The Caribou in the Arctic lesson plan centres on the importance of caribou to Inuit and other Indigenous people, and the Inuit knowledge of the different caribou herds, behaviours, diet, calving grounds and migration routes.
Where Do We Inuit Live? introduces students to the Inuit regions of Canada, why the Inuit inhabited and continue to live in the North, and how they’ve adapted to life on the North Coast. A map from this lesson plan has been contributed to the Canada C3 floor map.
Canada 150 paradox
While Ms. Flowers is happy her lesson plans are included in the digital classroom resource, she has mixed feelings about the Canada C3 project being part of the Canada 150 anniversary celebrations.
“I do wish that the digital classroom had come about in a different way,” she said. “Other than that, I really enjoyed it and I hope that people can get a lot from the lesson plans.”
She didn’t attend Canada Day functions, but was on hand when the C3 ship visited Rigolet.
“I’m proud to be there with my community members and be at home and know that I was able to contribute my lesson plans.”
Ms.

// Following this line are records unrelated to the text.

**src/rtl/port_pref_pkg.sv**
```systemverilog
package port_pref_pkg;

    typedef enum logic [1:0] {
        PH_IDLE  = 2'd0,
        PH_MATCH = 2'd1,
        PH_SEND  = 2'd2
    } phase_e;

    // Distance walking forward around a ring of n ports from base to idx.
    function automatic int unsigned ring_gap(int unsigned idx, int unsigned base, int unsigned n);
        return (idx >= base) ? (idx - base) : (idx + n - base);
    endfunction

endpackage

```
**src/rtl/pref_rank_core.sv**
```systemverilog
module pref_rank_core
    import port_pref_pkg::*;
#(
    parameter int N  = 4,
    parameter int CW = 4,
    localparam int IW = $clog2(N)
) (
    input  logic            rr_sel,
    input  logic [IW-1:0]   ptr,
    input  logic [N-1:0]    elig,
    input  logic [N*CW-1:0] occ,
    input  logic [N*IW-1:0] lvl,
    output logic [N*IW-1:0] list_idx,
    output logic [N-1:0]    list_vld
);

    logic [IW-1:0] gap   [N];
    logic          ahead [N][N];   // ahead[i][j]: input j departs before input i
    logic [IW:0]   rank  [N];
    logic [IW:0]   total;

    for (genvar gi = 0; gi < N; gi++) begin : g_gap
        assign gap[gi] = IW'(ring_gap(gi, 32'(ptr), N));
    end

    for (genvar gi = 0; gi < N; gi++) begin : g_row
        for (genvar gj = 0; gj < N; gj++) begin : g_col
            if (gi == gj) begin : g_self
                assign ahead[gi][gj] = 1'b0;
            end else begin : g_pair
                logic [CW-1:0] oi, oj;
                logic [IW-1:0] li, lj;
                logic          rr_win, sp_win;
                assign oi = occ[gi*CW +: CW];
                assign oj = occ[gj*CW +: CW];
                assign li = lvl[gi*IW +: IW];
                assign lj = lvl[gj*IW +: IW];
                assign rr_win = (oj < oi) || ((oj == oi) && (gap[gj] < gap[gi]));
                assign sp_win = (lj < li) || ((lj == li) && (gj < gi));
                assign ahead[gi][gj] = rr_sel ? rr_win : sp_win;
            end
        end
    end

    always_comb begin
        for (int i = 0; i < N; i++) begin
            rank[i] = '0;
            for (int j = 0; j < N; j++) begin
                rank[i] = rank[i] + (IW+1)'(elig[j] && ahead[i][j]);
            end
        end
    end

    always_comb begin
        total = '0;
        for (int i = 0; i < N; i++) begin
            total = total + (IW+1)'(elig[i]);
        end
    end

    always_comb begin
        list_idx = '0;
        list_vld = '0;
        for (int k = 0; k < N; k++) begin
            list_vld[k] = ((IW+1)'(k) < total);
            for (int i = 0; i < N; i++) begin
                if (elig[i] && (rank[i] == (IW+1)'(k))) begin
                    list_idx[k*IW +: IW] = list_idx[k*IW +: IW] | IW'(i);
                end
            end
        end
    end

endmodule

```
**src/rtl/viq_pick.sv**
```systemverilog
module viq_pick
    import port_pref_pkg::*;
#(
    parameter int N  = 4,
    parameter int CW = 4,
    localparam int IW = $clog2(N)
) (
    input  logic            rr_sel,
    input  logic [IW-1:0]   ptr,
    input  logic [N*CW-1:0] occ,
    input  logic [N*IW-1:0] lvl,
    output logic            any_cell,
    output logic [IW-1:0]   pick
);

    logic [N-1:0]  full;
    logic [N-1:0]  win;
    logic [IW-1:0] gap [N];

    for (genvar gi = 0; gi < N; gi++) begin : g_lane
        assign full[gi] = |occ[gi*CW +: CW];
        assign gap[gi]  = IW'(ring_gap(gi, 32'(ptr), N));
    end

    for (genvar gi = 0; gi < N; gi++) begin : g_win
        logic [N-1:0] beaten;
        for (genvar gj = 0; gj < N; gj++) begin : g_vs
            if (gi == gj) begin : g_self
                assign beaten[gj] = 1'b0;
            end else begin : g_pair
                logic [IW-1:0] li, lj;
                assign li = lvl[gi*IW +: IW];
                assign lj = lvl[gj*IW +: IW];
                assign beaten[gj] = full[gj] &&
                    (rr_sel ? (gap[gj] < gap[gi])
                            : ((lj < li) || ((lj == li) && (gj < gi))));
            end
        end
        assign win[gi] = full[gi] && !(|beaten);
    end

    assign any_cell = |full;

    always_comb begin
        pick = '0;
        for (int i = 0; i < N; i++) begin
            if (win[i]) pick = pick | IW'(i);
        end
    end

endmodule

```
**src/rtl/port_pref_gen.sv**
```systemverilog
module port_pref_gen
    import port_pref_pkg::*;
#(
    parameter int N  = 4,
    parameter int CW = 4,
    localparam int IW = $clog2(N)
) (
    input  logic            clk,
    input  logic            rst_n,
    input  logic            pol_rr,
    input  logic            sched_go,
    input  logic            depart_go,
    input  logic [N-1:0]    voq_busy,
    input  logic [N*CW-1:0] viq_count,
    input  logic [N*IW-1:0] prio_lvl,
    output logic [N*IW-1:0] pref_idx,
    output logic [N-1:0]    pref_vld,
    output logic            list_fresh,
    output logic            dep_valid,
    output logic [IW-1:0]   dep_idx
);

    phase_e        phase_q, phase_d;
    logic [IW-1:0] ptr_q;
    logic [N*IW-1:0] list_idx_q, cur_idx;
    logic [N-1:0]  list_vld_q, cur_vld;
    logic          dep_hit_q;
    logic [IW-1:0] dep_idx_q;
    logic          cell_any;
    logic [IW-1:0] cell_pick, ptr_after;

    pref_rank_core #(.N(N), .CW(CW)) u_rank (
        .rr_sel   (pol_rr),
        .ptr      (ptr_q),
        .elig     (voq_busy),
        .occ      (viq_count),
        .lvl      (prio_lvl),
        .list_idx (cur_idx),
        .list_vld (cur_vld)
    );

    viq_pick #(.N(N), .CW(CW)) u_pick (
        .rr_sel   (pol_rr),
        .ptr      (ptr_q),
        .occ      (viq_count),
        .lvl      (prio_lvl),
        .any_cell (cell_any),
        .pick     (cell_pick)
    );

    assign ptr_after = (cell_pick == IW'(N-1)) ? '0 : cell_pick + 1'b1;

    // Phase selection: departure wins over a coincident scheduling strobe.
    always_comb begin
        unique case (phase_q)
            PH_IDLE, PH_MATCH, PH_SEND: begin
                if (depart_go)     phase_d = PH_SEND;
                else if (sched_go) phase_d = PH_MATCH;
                else               phase_d = PH_IDLE;
            end
            default: phase_d = PH_IDLE;
        endcase
    end

    always_ff @(posedge clk or negedge rst_n) begin
        if (!rst_n) phase_q <= PH_IDLE;
        else        phase_q <= phase_d;
    end

    always_ff @(posedge clk or negedge rst_n) begin
        if (!rst_n) begin
            ptr_q      <= '0;
            list_idx_q <= '0;
            list_vld_q <= '0;
            dep_hit_q  <= 1'b0;
            dep_idx_q  <= '0;
        end else if (phase_d == PH_SEND) begin
            dep_hit_q <= cell_any;
            if (cell_any) begin
                dep_idx_q <= cell_pick;
                if (pol_rr) ptr_q <= ptr_after;
            end
        end else if (phase_d == PH_MATCH) begin
            list_idx_q <= cur_idx;
            list_vld_q <= cur_vld;
        end
    end

    always_comb begin
        list_fresh = 1'b0;
        dep_valid  = 1'b0;
        unique case (phase_q)
            PH_IDLE:  ;
            PH_MATCH: list_fresh = 1'b1;
            PH_SEND:  dep_valid  = dep_hit_q;
            default:  ;
        endcase
    end

    assign pref_idx = list_idx_q;
    assign pref_vld = list_vld_q;
    assign dep_idx  = dep_idx_q;

endmodule

```
**config.mk**
```make
export PLATFORM = sky130hd
export DESIGN_NAME = port_pref_gen
export DESIGN_NICKNAME = d
export VERILOG_FILES = /design/src/rtl/port_pref_pkg.sv /design/src/rtl/pref_rank_core.sv /design/src/rtl/viq_pick.sv /design/src/rtl/port_pref_gen.sv
export SDC_FILE = /design/constraint.sdc
export NUM_CORES = 1
export LEC_CHECK = 0
export BUFFER_PORTS_ARGS = -buffer_cell sky130_fd_sc_hd__buf_2
export CAP_MARGIN = 5
export CELL_PAD_IN_SITES_DETAIL_PLACEMENT = 2
export CELL_PAD_IN_SITES_GLOBAL_PLACEMENT = 2
export CORE_AREA = 2 2 85 87
export DETAILED_ROUTE_END_ITERATION = 6
export DIE_AREA = 0 0 87 89
export PLACE_DENSITY = 0.84
export SYNTH_ARGS = -nofsm -noshare
export SYNTH_HDL_FRONTEND = slang
export SYNTH_SLANG_ARGS = --single-unit
export TNS_END_PERCENT = 5
```
**constraint.sdc**
```tcl
create_clock -name clk -period 5.3 [get_ports clk]
set_input_delay 0.53 -clock clk [delete_from_list [all_inputs] [get_ports clk]]
set_output_delay 0.53 -clock clk [all_outputs]
set_load 0.03 [all_outputs]
```
==> impl_results.md, run 1 <==
- M3 GR Usage: 0.01754
- CTS resizes: 0
- Core area: 6719 µm²
- R2R cell count: 11
- Number of synthesis warnings: 0
- DR DRC count: 0
- Die span in x: 87 µm
- Crit end category: register
- Pwr/cell area: 213.3 nW/µm²
- Area Overhead vs Synth: 15.11%
- Leak pwr: 0.001453 µW
- Worst skew pair latency: 0.26 ns
- Setup violations, final: 0
- Outcome: completed
- Final Skew: 0.002538 ns
- CTS root buf: clkbuf_8
- Top cells by area, synth: ha_1 (27%), dfrtp_1 (20%), inv_1 (5.0%)
- Met2 usage: 0.4074
- Final Hold Fails: 0
- Vias: 2264
- Gpl congestion: 0.8522
- Crit-path max FO: 4
- GRT overflow: 0
- Worst Tran Pin Value: 0.7691 ns
- Synth unique cells: 47
- Multi-input combinational cell area: 1773 µm²
- Most common cell in the netlist: ha_1
- Setup TNS: 0 ns
- Final Slew Violations: 0
- Post-Route WL: 7.562 mm
- Gr usage total: 0.2053
- Final Cycle Share: 0.5962
- FF-to-FF Start: ptr_q[1]$_DFFE_PN0P_
- Avg WL per Cell: 18.58 µm
- FMAX: 0.3165 GHz
- Layer carrying the most global-route usage: met2
- Clk sink count: 19
- Worst min-delay path category: in2async
- Vias per inst: 5.563
- Final WS setup: 2.140 ns
- Post-Synthesis Cells: 280
- RSZ-0062 raised after global routing: no
- Io pins: 49
- Mapped Nets: 369
- Row count: 30
- Clk slew on worst S/H paths: 0.07 ns
- Top cell type's share of synthesized area: 0.2718
- CTS Buf Count: 3
- Syn avg cell area: 8.548 µm²
- RR Endpoint: pref_idx[6]$_DFFE_PN0P_
- Max IR drop VDD: 0.07316 mV
- TritonRoute pass-1 iters: 4
- Fin nets: 417
- Count of antenna diodes in the layout: 0
- Hold buffer count at cts: 0
- First-pass GRT wire length: 12.43 mm
- Die Y: 89 µm
- Critical path startpoint category: primary input
- Sequential share of the synthesized area: 0.1986
- Synth Register Bits: 19
- Vias in the first global route: 2495
- Max_slew headroom: 0.4857
- Met1 GRT Util: 0.2442
- Tmin final: 3.160 ns
- Post-synth top flop: dfrtp_1
- H-tree levels: 1
- MaxCap Viol Count: 0
- Critical path data required time: 5.50 ns
- Critical path launch point: viq_count[9]
- Detail Route Antenna Nets: 0
- DP Wirelength: 6.549 mm
- DRT iter0 DRCs: 49
- Fillers: 816
- Syn Std Cell Area: 2394 µm²
- DP Worst Slack: 1.908 ns
- # Post-CTS Setup Buffers: 0
- Largest net degree at the start of global routing: 31
- CTS tree: done
- Commonest cells post-synth: ha_1 (52), inv_1 (32), nand2_1 (26), o21ai_0 (20), dfrtp_1 (19)
- Register Area: 475.5 µm²
- Port buffer count: 48
- Area leader, netlist: ha_1
- Die area: 7743 µm²
- Initial core utilization: 0.3562
- WP data arrival: 3.36 ns
- Reg2Reg Setup Slack: 2.49 ns
- Synth async-reset ratio: 1.000
- Setup CP Type: in2reg
- Initial antenna violation count: 0
- Layout cells sized above 1: 0.1865
- Post-synth EDFFs: 0
- Bufs on Longest Clock Path: 2
## through the flow
step	utilization	hold WS, ns	cell area (µm²)	instances	total power (µW)
2_1_floorplan	-	0.2344	2394	280	385.6
3_3_place_gp	0.4032	0.4546	2709	403	474.2
3_5_place_dp	0.4032	0.4654	2709	403	491.1
4_1_cts	0.4101	0.2115	2755	407	595.4
5_1_grt	0.4101	0.2307	2755	407	638.3
6_report	0.4101	0.2027	2755	407	587.7
## worst max-delay path by stage
stage	end	slack (ns)	depth (start not counted)
after floorplan	pref_idx[6]$_DFFE_PN0P_	2.38	13
after global placement	pref_idx[6]$_DFFE_PN0P_	2.03	12
after detailed placement	pref_idx[6]$_DFFE_PN0P_	1.91	12
after CTS	pref_idx[6]$_DFFE_PN0P_	2.16	12
after global routing	pref_idx[4]$_DFFE_PN0P_	1.93	14
final	pref_idx[6]$_DFFE_PN0P_	2.14	12
## sequential cells by signal, summed over array words and instances, names as in the netlist
name,count
ptr_q,2
pref_idx,8
dep_hit_q,1
pref_vld,4
dep_idx,2
phase_q,2
## critical path, cell delays in order
cell	delay, ns
buf_2	0.12
inv_1	0.08
ha_1	0.33
nor2b_1	0.15
o21ai_0	0.20
nand2b_1	0.09
a21oi_1	0.37
a31o_2	0.24
fa_1	0.43
or4_1	0.52
a21oi_1	0.17
a21o_1	0.12
## per-layer routing
| metal | share of wire | wire, µm |
|---|---|---|
| met1 | 0.44 | 3355 |
| met2 | 0.53 | 4003 |
| met3 | 0.020 | 150 |
| met4 | 0.0070 | 53 |
| met5 | 0 | 0 |
## placed cells by master (no fill, tap or decap), drive strengths merged, types with 2 or more instances in the layout
cell type and instances:
a211oi 2, a21o 4, a21oi 18, a31o 3, a31oi 7, a41oi 4
and2 3, and4 3, buf 48, clkbuf 3, dfrtp 19, fa 4
ha 52, inv 32, nand2 26, nand2b 8, nand3 5, nand4 6
nor2 8, nor2b 15, nor4 4, nor4b 2, o211a 5, o211ai 6
o21ai 21, or4 2
## power breakdown
part	leakage [µW]	switching, µW	total [µW]	internal [µW]
Clock	0.0000255	48.5	101	52.3
Combinational	0.00119	190	302	112
Sequential	0.000236	15.4	185	170
Total	0.00145	254	588	334
## layout make-up
| type | instances | share of cell area |
|---|---|---|
| Timing Repair Buffer | 48 | 0.08719 |
| Tap cell | 80 | 0.03633 |
| Multi-Input combinational cell | 224 | 0.6435 |
| Clock inverter | 1 | 0.001817 |
| Clock buffer | 3 | 0.01499 |
| Sequential cell | 19 | 0.1726 |
| Inverter | 32 | 0.04360 |
## logic make-up after synthesis
logic type | share of synthesized area
mux | 0.004704
flops | 0.1986
simple gates | 0.2154
compound gates | 0.2154
buf+inv | 0.06064
fa+ha+maj | 0.3053
No activity file was read; power rests on OpenSTA's default activity.
==> inputs of run 2 (changes only) <==
Settings changed: CORE_AREA 2 2 85 87 to 2 2 93 95, DIE_AREA 0 0 87 89 to 0 0 95 97, PLACE_DENSITY 0.84 to 0.75.
Clock period 5.3 ns to 2.8 ns, I/O delays scaled along.
==> run 2 against run 1 <==
Combinational power up 120%; worst setup slack worse by 2.0 ns; clock-buffer cell count up 1; cell count up 15%; largest cell class unchanged.
==> impl_results.md, run 2 (synthesis results as in run 1) <==
- Post-Place Cells: 465 (+15%)
- Worst skew pair latency: 0.26 ns (about the same)
- Final Hold Fails: 0 (unchanged)
- Critical path startpoint category: primary input
- Reg2Reg Setup Slack: 0.21 ns (-2.28 ns)
- Vias per inst: 5.217 (-6.2%)
- Outcome: completed
- WP data arrival: 2.90 ns (-0.46 ns)
- RR Endpoint: pref_idx[6]$_DFFE_PN0P_
- Flip-flop count of the largest register after layout: 8 (unchanged)
- Clk slew on worst S/H paths: 0.07 ns (about the same)
- Post-Route WL: 8.331 mm (+10%)
- Die Y: 97 µm (+9.0%)
- Crit-path max FO: 4 (unchanged)
- Hold path start: depart_go
- First-pass GRT wire length: 13.68 mm (+10%)
- Final Cycle Share: 0.9643
- Bufs on Longest Clock Path: 2 (unchanged)
- CTS Buf Count: 3 (unchanged)
- Flop pwr share: 0.285 (-0.030)
- Switching power: 516.5 µW (+100%)
- Max IR drop VDD: 0.1499 mV (+100%)
- Pwr/cell area: 388.4 nW/µm² (+82%)
- FMAX: 0.3704 GHz
- Final Slew Violations: 0 (unchanged)
- Fin nets: 455 (+9.1%)
- CTS tree: done
- Hold Crit Endpoint: phase_q[1]$_DFF_PN0_
- Avg WL per Cell: 17.73 µm (-4.6%)
- Commonest non-fill, non-tap cell in the layout: ha_1
- Vias in the first global route: 2707 (+8.5%)
- Final hold slack: 0.3420 ns (+0.1393 ns)
- Setup CP Type: in2reg
- Port buffer count: 48 (unchanged)
- Hold Path Cell Cnt: 2
- TritonRoute pass-1 iters: 4 (unchanged)
- Worst min-delay path category: in2reg
- Core area: 8134 µm² (+21%)
- Worst Tran Pin Value: 0.8223 ns (+0.05325 ns)
- Tmin final: 2.700 ns
- Count of antenna diodes in the layout: 0 (unchanged)
- Final Skew: 0.0007092 ns (-0.001829 ns)
- Detail Route Antenna Nets: 0 (unchanged)
- MaxCap Viol Count: 0 (unchanged)
- Crit end category: register
- Largest net degree at the start of global routing: 25 (-19%)
- Commonest non-fill, non-tap cells in the layout: ha_1 (50), buf_2 (48), buf_4 (37)
- DP Wirelength: 7.147 mm (+9.1%)
- Area Overhead vs Synth: 30.89%
- Clk sink count: 19 (unchanged)
- R2R cell count: 9 (-2)
- Row count: 33 (+10%)
- CTS root buf: clkbuf_8
- Initial core utilization: 0.2943 (-0.06198)
- Clock share of power: 0.161 (-0.010)
- Gr usage total: 0.1882 (-0.01710)
- Initial antenna violation count: 0 (unchanged)
- Gate power share: 0.555 (+0.041)
- Gpl congestion: 0.8093 (-5.0%)
- Die span in x: 95 µm (+9.2%)
- DRT iter0 DRCs: 44 (-10%)
- Max_slew headroom: 0.4501 (-0.03561)
- Setup violations, final: 0 (unchanged)
- GRT overflow: 0 (unchanged)
- Layout cells sized above 1: 0.3041 (+0.1176)
- Final non-filler cell total: 470 (+15%)
- Leak pwr: 0.001639 µW (+13%)
- Vias: 2452 (+8.3%)
- FF-to-FF Start: ptr_q[0]$_DFFE_PN0P_
- DR DRC count: 0 (unchanged)
- Sw frac: 0.4244 (-0.008121)
- Critical path data required time: 3.00 ns (-2.50 ns)
- Pint: 700.4 µW (+110%)
- Die area: 9215 µm² (+19%)
- Io pins: 49 (unchanged)
- H-tree levels: 1 (unchanged)
run 2: repair_timing:
action / 4_1_cts / 5_1_grt
endpoints found under the hold margin: 19 / 0
hold buffers: 1 / 0
buffers inserted: 0 / 0
resized for setup: 1 / 17
endpoints found under the setup margin: 1 / 7
pin swaps: 0 / 5
run 2: per-layer routing:
layer	global-route usage	routed length, µm	vias to the layer above
met5	0	0	-
met4	0.04013	81	0
met3	0.02259	182	9
met2	0.3437	4429	31
met1	0.2325	3636	1219
li1	-	-	1193
run 2: how the worst max path moves through the flow:
stage	from	to	slack (ns)	cells after the start
2_1_floorplan	viq_count[5]	pref_idx[6]$_DFFE_PN0P_	0.13	13
3_3_place_gp	viq_count[5]	pref_idx[3]$_DFFE_PN0P_	-0.18	15
3_5_place_dp	viq_count[5]	pref_idx[6]$_DFFE_PN0P_	-0.28	16
4_1_cts	viq_count[5]	pref_idx[3]$_DFFE_PN0P_	0.01	15
5_1_grt	viq_count[5]	pref_idx[2]$_DFFE_PN0P_	-0.08	15
6_report	viq_count[5]	pref_idx[6]$_DFFE_PN0P_	0.10	14
run 2: area by class of cell:
class / instances / area (µm²)
Fill cell: 921 / 5001
Multi-Input combinational cell: 224 / 1833
Inverter: 32 / 120.1
Clock buffer: 4 / 45.04
Sequential cell: 19 / 475.5
Tap cell: 105 / 131.4
Timing Repair Buffer: 86 / 528.0
run 2: worst max-delay path: stages:
cell and delay, ns:
buf_2 0.12, inv_2 0.07, ha_1 0.30, nor2b_1 0.13, o21ai_0 0.15, nand2_1 0.08, a21bo_2 0.21, o211a_1 0.22
ha_1 0.27, ha_1 0.18, ha_2 0.20, or4_4 0.43, a21oi_1 0.14, a21o_1 0.11
run 2: stage by stage:
step / total power, µW / instance area [µm²] / utilization / TNS [ns] / worst slack [ns]
after floorplan: 729.8 / 2394 / - / 0 / 0.1258
after global placement: 972.7 / 3018 / 0.3710 / -1.090 / -0.1814
after detailed placement: 1011 / 3018 / 0.3710 / -1.738 / -0.2836
after CTS: 1215 / 3078 / 0.3784 / 0 / 0.009624
after global routing: 1324 / 3133 / 0.3852 / -0.1798 / -0.07521
final: 1217 / 3133 / 0.3852 / 0 / 0.1000
run 2: power groups by stage:
| stage | clock [µW] | combinational (µW) | sequential (µW) |
|---|---|---|---|
| floorplan | 0 | 299 | 431 |
| global placement | 0 | 622 | 351 |
| detailed placement | 0 | 658 | 353 |
| CTS | 203 | 665 | 347 |
| global route | 217 | 752 | 355 |
| finish | 196 | 675 | 346 |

Doherty describes the Canada 150 celebrations as a paradox.
“I’m kind of refocusing it in terms of still needing to honour that my ancestors were here before 150 years ago,” she said. “That was certainly in the lesson plan – Canada didn’t exist when our ancestors inhabited Henrietta Island. I think the North is so obviously a place that should be celebrated. It’s so beautiful.”
The Canada C3 expedition included 13 stops in Newfoundland and Labrador and the last provincial stop is Nain on July 22 and 23.
The C3 voyage is scheduled to wrap up in Victoria on Oct. 28.